蓋、衣笠、井川、入交家〔7353〕2023/06/03
2023年6月3日(土)晴れ!
梅雨の晴れ間。昨日はよう降りましたねー。皆さん、大丈夫だったでしょうか。雨はさっきまで残ってましたが、今は、晴れ。雨上がりの朝は、とてもキレイで気持ちいい。
ここは、こないだもご紹介した稲生の石灰山の遠望。
石灰工場の向こう側が「衣笠」。紀貫之さんが京の衣笠を懐かしんでそう呼んだ、という伝説があるけど、その話についても妄想したことあるね。で、その向こうが「井川」。これで「ゆうこう」と読む、難読地名。
今朝は、土佐の名家「入交家」についてのお話。この話は、中高大学が同じで、テレビとかで活躍するようになった姓氏研究家、森岡浩くんが調べたもの。「日本人のお名前」でお馴染み、森岡先生ね。
「入交家」は「いりまじりけ」で、高知県人にはお馴染みの姓。地元財閥ですきんね。他にも、龍馬像建立で有名な入交好保さんもいるし、土佐にはたくさん存在する「入交家」。
その出自は、どうやら嵯峨源氏。渡辺党。で、源平合戦の頃に、渡辺源左衛門尉が有名な新宮十郎行家の娘さんを妻とし、出雲で生まれたのが渡辺潔。その潔くんが土佐へやって来て、片山荘蓋(きぬがさ)村、入交(にゅうこう)に移り住んで、入交(いりまじり)姓を名乗ったとのこと。
その「蓋」は「衣笠」となり、入交(にゅうこう)は「ゆうこう」となって、いつしか「井川」という文字が当てられ、井川(ゆうこう)となった、という話ね。また、潔くんが土佐へやって来たのは、熊野権現の先達職であったから、という説も、ある。
井川の入交家は、その後、田村荘王子に移って国衆として勢力を伸ばし、長宗我部の有力家臣に成長しました。今も田村には若一王子さんが鎮座ましまし、熊野信仰との関係を偲ぶこと、できます。

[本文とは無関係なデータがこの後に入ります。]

## src/rtl/jellyvl_etherneco_pkg.sv

```systemverilog
// Shared constants and types for the EtherNeco ring-bus time-sync blocks.
package jellyvl_etherneco_pkg;

  // Packet type of a time-sync command
  localparam logic [7:0] TIMSYNC = 8'h10;

  // Bit indices inside the flags byte
  localparam int unsigned FLAG_OVERRIDE = 0;
  localparam int unsigned FLAG_CORRECT  = 1;

  // Payload layout (byte positions)
  localparam int unsigned FLAGS_POS  = 0;
  localparam int unsigned TIME_POS   = 1;
  localparam int unsigned TIME_BYTES = 8;
  localparam int unsigned SLOT_BASE  = 9;
  localparam int unsigned SLOT_SIZE  = 4;

  typedef enum logic [1:0] {
    IDLE,
    RECV,
    APPLY
  } responder_state_t;

endpackage

```

## src/rtl/jellyvl_etherneco_synctimer_timer.sv

```systemverilog
// Free-running local timer with absolute load and low-pass corrected adjust.
// o_offset is the saturated signed difference (i_target - current time).
module jellyvl_etherneco_synctimer_timer #(
  parameter int unsigned TIMER_WIDTH     = 64,
  parameter int unsigned NUMERATOR       = 8,
  parameter int unsigned OFFSET_WIDTH    = 24,
  parameter int unsigned OFFSET_LPF_GAIN = 4
) (
  input  logic                    clk,
  input  logic                    reset,
  input  logic                    i_override,
  input  logic                    i_correct,
  input  logic [TIMER_WIDTH-1:0]  i_target,
  output logic [TIMER_WIDTH-1:0]  o_current_time,
  output logic [OFFSET_WIDTH-1:0] o_offset
);

  localparam logic [TIMER_WIDTH-1:0] STEP = TIMER_WIDTH'(NUMERATOR);
  localparam logic signed [TIMER_WIDTH-1:0] OFS_MAX =
    {{(TIMER_WIDTH-OFFSET_WIDTH+1){1'b0}}, {(OFFSET_WIDTH-1){1'b1}}};
  localparam logic signed [TIMER_WIDTH-1:0] OFS_MIN =
    {{(TIMER_WIDTH-OFFSET_WIDTH+1){1'b1}}, {(OFFSET_WIDTH-1){1'b0}}};

  logic        [TIMER_WIDTH-1:0]  r_time;
  logic signed [TIMER_WIDTH-1:0]  w_diff;
  logic signed [OFFSET_WIDTH-1:0] w_offset;
  logic signed [OFFSET_WIDTH-1:0] w_shift;
  logic        [TIMER_WIDTH-1:0]  w_corr;

  // Saturate the modular difference to the offset width, then scale by the LPF gain
  always_comb begin
    w_diff = signed'(i_target - r_time);
    if (w_diff > OFS_MAX) begin
      w_offset = OFS_MAX[OFFSET_WIDTH-1:0];
    end else if (w_diff < OFS_MIN) begin
      w_offset = OFS_MIN[OFFSET_WIDTH-1:0];
    end else begin
      w_offset = w_diff[OFFSET_WIDTH-1:0];
    end
    w_shift = w_offset >>> OFFSET_LPF_GAIN;
    w_corr  = {{(TIMER_WIDTH-OFFSET_WIDTH){w_shift[OFFSET_WIDTH-1]}}, w_shift};
  end

  // Timer advance: a load or correction replaces the plain increment for that cycle
  always_ff @(posedge clk or negedge reset) begin
    if (!reset) begin
      r_time <= '0;
    end else if (i_override) begin
      r_time <= i_target + STEP;
    end else if (i_correct) begin
      r_time <= r_time + STEP + w_corr;
    end else begin
      r_time <= r_time + STEP;
    end
  end

  assign o_current_time = r_time;
  assign o_offset       = w_offset;

endmodule

```

## src/rtl/jellyvl_etherneco_synctimer_responder.sv

```systemverilog
// Slave-node time-sync responder: parses sync commands, maintains the local
// timer and stamps its own receive time into its payload slot.
module jellyvl_etherneco_synctimer_responder
  import jellyvl_etherneco_pkg::*;
#(
  parameter int unsigned TIMER_WIDTH     = 64,
  parameter int unsigned NUMERATOR       = 8,
  parameter int unsigned OFFSET_WIDTH    = 24,
  parameter int unsigned OFFSET_LPF_GAIN = 4,
  parameter int unsigned RX_LATENCY      = 16,
  parameter logic [7:0]  PACKET_TYPE     = TIMSYNC
) (
  input  logic                    clk,
  input  logic                    reset,
  input  logic [7:0]              node_id,
  output logic [TIMER_WIDTH-1:0]  current_time,
  input  logic                    rx_start,
  input  logic                    rx_end,
  input  logic                    rx_error,
  input  logic [7:0]              rx_type,
  input  logic [7:0]              rx_node,
  input  logic                    payload_first,
  input  logic                    payload_last,
  input  logic [15:0]             payload_pos,
  input  logic [7:0]              payload_data,
  input  logic                    payload_valid,
  output logic [7:0]              replace_data,
  output logic                    replace_valid,
  output logic                    sync_valid,
  output logic [OFFSET_WIDTH-1:0] sync_offset
);

  localparam logic [3:0] MIN_BYTES = 4'(TIME_POS + TIME_BYTES);

  responder_state_t        r_state;
  responder_state_t        w_next;
  logic [TIMER_WIDTH-1:0]  r_rx_time;
  logic [1:0]              r_flags;
  logic [63:0]             r_master_time;
  logic [3:0]              r_count;
  logic [OFFSET_WIDTH-1:0] r_sync_offset;

  logic                    w_start;
  logic                    w_recv_byte;
  logic                    w_override;
  logic                    w_correct;
  logic [TIMER_WIDTH-1:0]  w_time;
  logic [TIMER_WIDTH-1:0]  w_target;
  logic [OFFSET_WIDTH-1:0] w_offset;
  logic [31:0]             w_slot_base;
  logic [31:0]             w_slot_rel;
  logic                    w_in_slot;
  logic                    w_unused;

  // Header fields not needed here; payload framing comes from payload_pos
  assign w_unused = ^{rx_node, payload_first, payload_last};

  assign w_start     = rx_start && (rx_type == PACKET_TYPE);
  assign w_recv_byte = (r_state == RECV) && payload_valid && !rx_start;
  assign w_target    = TIMER_WIDTH'(r_master_time) + TIMER_WIDTH'(RX_LATENCY)
                     + (w_time - r_rx_time);

  // Next-state and apply decode; any new header restarts or aborts the capture
  always_comb begin
    w_next     = r_state;
    w_override = 1'b0;
    w_correct  = 1'b0;
    unique case (r_state)
      IDLE: w_next = IDLE;
      RECV: begin
        if (rx_error) begin
          w_next = IDLE;
        end else if (rx_end) begin
          w_next = (r_count >= MIN_BYTES) ? APPLY : IDLE;
        end
      end
      APPLY: begin
        w_next     = IDLE;
        w_override = r_flags[FLAG_OVERRIDE];
        w_correct  = r_flags[FLAG_CORRECT] && !r_flags[FLAG_OVERRIDE];
      end
      default: w_next = IDLE;
    endcase
    if (rx_start) begin
      w_next = w_start ? RECV : IDLE;
    end
    sync_valid = w_override || w_correct;
  end

  // State register
  always_ff @(posedge clk or negedge reset) begin
    if (!reset) begin
      r_state <= IDLE;
    end else begin
      r_state <= w_next;
    end
  end

  // Capture of receive time, flags and master time; latch the offset on apply
  always_ff @(posedge clk or negedge reset) begin
    if (!reset) begin
      r_rx_time     <= '0;
      r_flags       <= '0;
      r_master_time <= '0;
      r_count       <= '0;
      r_sync_offset <= '0;
    end else begin
      if (w_start) begin
        r_rx_time     <= w_time;
        r_flags       <= '0;
        r_master_time <= '0;
        r_count       <= '0;
      end else if (w_recv_byte) begin
        if (r_count < MIN_BYTES) begin
          r_count <= r_count + 4'd1;
        end
        if (payload_pos == 16'(FLAGS_POS)) begin
          r_flags <= payload_data[1:0];
        end
        for (int unsigned i = 0; i < TIME_BYTES; i++) begin
          if (payload_pos == 16'(TIME_POS + i)) begin
            r_master_time[i*8 +: 8] <= payload_data;
          end
        end
      end
      if (w_override || w_correct) begin
        r_sync_offset <= w_offset;
      end
    end
  end

  // Own-slot substitution of rx_time[31:0], little-endian; node 0 has no slot
  always_comb begin
    w_slot_base   = 32'(SLOT_BASE) + 32'(SLOT_SIZE) * (32'(node_id) - 32'd1);
    w_slot_rel    = 32'(payload_pos) - w_slot_base;
    w_in_slot     = (node_id != 8'd0) && (32'(payload_pos) >= w_slot_base)
                  && (w_slot_rel < 32'(SLOT_SIZE));
    replace_valid = payload_valid && (r_state == RECV) && w_in_slot;
    replace_data  = '0;
    if (replace_valid) begin
      replace_data = r_rx_time[{w_slot_rel[1:0], 3'b000} +: 8];
    end
  end

  jellyvl_etherneco_synctimer_timer #(
    .TIMER_WIDTH     (TIMER_WIDTH),
    .NUMERATOR       (NUMERATOR),
    .OFFSET_WIDTH    (OFFSET_WIDTH),
    .OFFSET_LPF_GAIN (OFFSET_LPF_GAIN)
  ) u_timer (
    .clk            (clk),
    .reset          (reset),
    .i_override     (w_override),
    .i_correct      (w_correct),
    .i_target       (w_target),
    .o_current_time (w_time),
    .o_offset       (w_offset)
  );

  assign current_time = w_time;
  assign sync_offset  = r_sync_offset;

endmodule

```

## config.mk

```make
export PLATFORM = sky130hd
export DESIGN_NAME = jellyvl_etherneco_synctimer_responder
export DESIGN_NICKNAME = d
export VERILOG_FILES = /design/src/rtl/jellyvl_etherneco_pkg.sv /design/src/rtl/jellyvl_etherneco_synctimer_timer.sv /design/src/rtl/jellyvl_etherneco_synctimer_responder.sv
export SDC_FILE = /design/constraint.sdc
export NUM_CORES = 1
export LEC_CHECK = 0
export ABC_AREA = 1
export BUFFER_PORTS_ARGS = -buffer_cell sky130_fd_sc_hd__buf_2
export CAP_MARGIN = 15
export CORE_MARGIN = 4
export CORE_UTILIZATION = 45
export CTS_CLUSTER_SIZE = 12
export DETAILED_ROUTE_END_ITERATION = 6
export HOLD_SLACK_MARGIN = 0.12
export PLACE_DENSITY_LB_ADDON = 0.3
export SYNTH_ARGS = -nofsm -noshare
export SYNTH_HDL_FRONTEND = slang
export SYNTH_SLANG_ARGS = --single-unit
```

## constraint.sdc

```tcl
create_clock -name clk -period 10.9 [get_ports clk]
set_input_delay 2.725 -clock clk [delete_from_list [all_inputs] [get_ports clk]]
set_output_delay 2.725 -clock clk [all_outputs]
set_load 0.005 [all_outputs]
```

==> results.ini <==
[status]
outcome=finished clean

[logic_synthesis]
synthesis.area_sq_mm=0.0307
synth.yosys.seq_area_share_pct=18.2
synth_top_area_share_pct=18.2
ys.flop_type=dfrtp_1
syn_nets=5347
synth_cell_types=69
synth_area_leaders=dfrtp_1 (18%), nand2_1 (16%), ha_1 (11%), inv_1 (10%), nor2_1 (6.9%)
yosys_register_bits=224
synth_area_leader_cell=dfrtp_1
synth.avg_cell_area_sq_um=6.19
synth_edf_count=0
synth_warnings=0
async_reset_ff_share_pct=100
synthCells=4966

[min_path]
hold_start=r_master_time[62]
hold_class=flip-flop to flip-flop

[route]
wl_per_cell_microns=23.1
routed_via_density=5.64
drt-initial-drc-count=3539
drc=0
drt-total-wl_microns=140000
postRouteAntennaNets=0
vias=34200
drtPass1Iterations=6

[worst_setup_path]
criticalPathCategory=input port to primary output
r2r-end=u_timer.o_current_time[62]
critPathMaxFanout=9
crit_family=compound AO/OA/AOI/OAI gates
cp_slowest_cell=a2111oi_1
rr_worst_depth=52
crit_cells=29
critPathLaunchType=input port
startpoint=node_id[0]
setup.worst_path.end=replace_data[5]
critPathRequiredTime_ns=8.18
path_buf_inv=5
reg2reg_setup_slack_ns=0.60
max_stage_delay_ns=0.37
worstPathArrival_ns=7.65
r2r_start=u_timer.o_current_time[21]
critPathCaptureType=primary output
path_common_cell=ha_1

[clock_tree]
cts_tree=yes
htreeDepth=1
clk_latency_ns=0.61
cts_hold_buf=0
clockRootBuffer=clkbuf_16
clk_pin_slew_ns=0.06
cts_buffer_depth=3
numCtsBuffers=28
clkSinkCount=224

[power]
pwr-share-clk_pct=10.6
peakVddDrop_v=0.000193
power_frac_comb_pct=79.5
power.internal_mw=3.45
p_leak_nw=17.9
swShare_pct=61.3
p_sw_mw=5.46
power_frac_seq_pct=9.9
powerDensity_mw_per_mm2=262

[placement]
post-dp-hpwl_microns=120000
gp_congestion=1.06
dp_slack_ns=0.363
place_area_sq_mm=0.0330
numPortBuffers=143

[global_route]
grt.overflow.total=0
grt_pass1_vias=32100
grt_usage_pct=37.2
grt_pass1_wl_microns=203000
grt_max_degree=93
antenna_found_initial=6

[final_layout]
drive_gt1_share_pct=8.99
n_fill_cell=7317
multi_input_area_sq_mm=0.0217
final_area_sq_mm=0.0340
regArea_sq_mm=0.00561
syn2layout_area_growth_pct=10.6
fin_nets=5545
mostFrequentLayoutCells=nand2_1 (1340), inv_1 (821), nor2_1 (561), a21oi_1 (289), o21ai_0 (281)
finalCoreUtilization_pct=50.4
final_common_cell=nand2_1

[floorplan]
num_rows=95
die-area_sq_mm=0.0725
coreArea_sq_mm=0.0674
io_pins=154
die_y_microns=269
die_w_microns=269
start_util_pct=45.6

[sta]
final_min_period_over_clock_period_pct=95.2
slew_viol_final=0
hold_viol_final=0
skew_ns=0.0324
fin_ws_ns=0.523
finalCriticalPeriod_ns=10.38
worstMarginPinSlew_ns=1.20
fmax_mhz=96.4
setup_viol=0
slew_headroom_pct=20.0

[flow_run]
drv_cap=0

layout make-up:
| type | instances | area share (%) |
|---|---|---|
| Multi-Input combinational cell | 3812 | 63.9 |
| Sequential cell | 224 | 16.5 |
| Inverter | 862 | 9.57 |
| Timing Repair Buffer | 236 | 4.19 |
| Tap cell | 873 | 3.21 |
| Clock buffer | 38 | 2.29 |
| Clock inverter | 13 | 0.364 |
| Antenna cell | 1 | 0.00736 |
cells in the mapped netlist (5+ instances only):
master and count:
o21ai_2 7, clkbuf_1 57, inv_2 28, xor2_2 12, a31oi_1 56, nor4_1 33
o31ai_1 6, xor2_1 176, nor2_1 562, nand2_1 1340, o21a_1 6, a21o_1 19
nor3_1 82, nand2_2 27, nand3b_1 17, nor2_2 18, dfrtp_1 224, xnor2_1 51
o211ai_1 11, nor2_4 6, a21boi_0 7, o21bai_1 23, nand3_2 11, fa_1 65
o21ai_1 45, o21ai_0 283, nand4_1 74, nand3_1 231, o221ai_1 9, clkinv_1 10
a21oi_1 293, buf_1 5, ha_1 260, inv_1 824, or2_2 11, nor3_2 13
layer usage:
layer  track usage [%]  up-vias  part of all wire [%]
li1                  -    16300                     -
met1              52.1    16100                    43
met2              57.4     1460                    42
met3              7.81      245                    10
met4              12.6        6                   4.1
met5                 0        -                 0.026
worst reg2reg max path, delay by kind of cell (launching register included):
kind | cells | cell delay (ns)
xor+xnor | 1 | 0.35
buf+inv | 7 | 1.11
compound gates | 15 | 3.06
fa+ha+maj | 5 | 2.04
simple gates | 24 | 3.12
flops | 1 | 0.48
repair_timing:
item	4_1_cts	5_1_grt
resized for setup	0	32
buffers inserted	0	1
hold endpoints to repair	0	0
setup endpoints to repair	0	27
cells by family (layout without fill, tap and decap cells):
family,Yosys count,after routing,share of synthesized area (%)
flops,224,224,18.2
compound gates,798,798,14.4
xor+xnor,240,240,7.20
fa+ha+maj,325,325,14.8
other cells,0,1,0
buf+inv,930,1149,11.5
simple gates,2449,2449,33.8
power by group through the flow:
stage	combinational (mW)	clock [mW]	sequential, mW
after floorplan	4.78	0	0.885
after global placement	6.79	0	0.892
after detailed placement	6.79	0	0.894
after CTS	6.82	0.956	0.879
after global routing	7.75	0.983	0.882
final	7.08	0.946	0.881
worst min-delay path by stage:
stage / to / slack (ns) / cells after the start
after global routing: r_master_time[62] / 0.50 / 2
final: r_master_time[62] / 0.48 / 2
after detailed placement: r_master_time[14] / 0.47 / 2
after floorplan: r_master_time[0] / 0.45 / 2
after global placement: r_master_time[46] / 0.47 / 2
after CTS: r_master_time[42] / 0.49 / 2
registers in the layout (all words and copies together), names as in the netlist:
| name | flops |
|---|---|
| r_count | 4 |
| u_timer.o_current_time | 64 |
| r_rx_time | 64 |
| r_master_time | 64 |
| sync_offset | 24 |
| r_flags | 2 |
| r_state | 2 |
stage by stage:
stage	hold slack, ns	setup TNS (ns)	total power [mW]	instances
after floorplan	0.453	0	5.67	4966
after global placement	0.468	0	7.68	6006
after detailed placement	0.473	0	7.68	6006
after CTS	0.487	0	8.66	6057
after global routing	0.500	-0.000325	9.62	6058
final	0.479	0	8.91	6059
Power figures use the tool's default switching activity.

田村の豪族、入交家で育った入交六郎太郎は、例の、豊後戸次川の戦いで討ち死にしています。雪蹊寺には、戸次川の戦いの戦死者が刻まれた霊板があり、今は高知県立歴史民俗資料館に委託保管されていて、そこに、その名前を見ることができます。
そして。
長宗我部家臣だったこともあって、江戸時代には郷士となり、寛延元年(1748年)に郷士入交政房の三男、太三右衛門さんが高知城下に出て「桜屋」を創業、あの石灰山を購入して良質の石灰製造に成功して財を成し、土佐藩の石灰御用を引き受けて豪商となった、とのこと。
それが現在の入交グループの、礎。
この話、全部、森岡くんの受け売り。間もなく発売になる「土佐史談」283号に、詳しく掲載されますので、ぜひ、買って読んでみましょうね。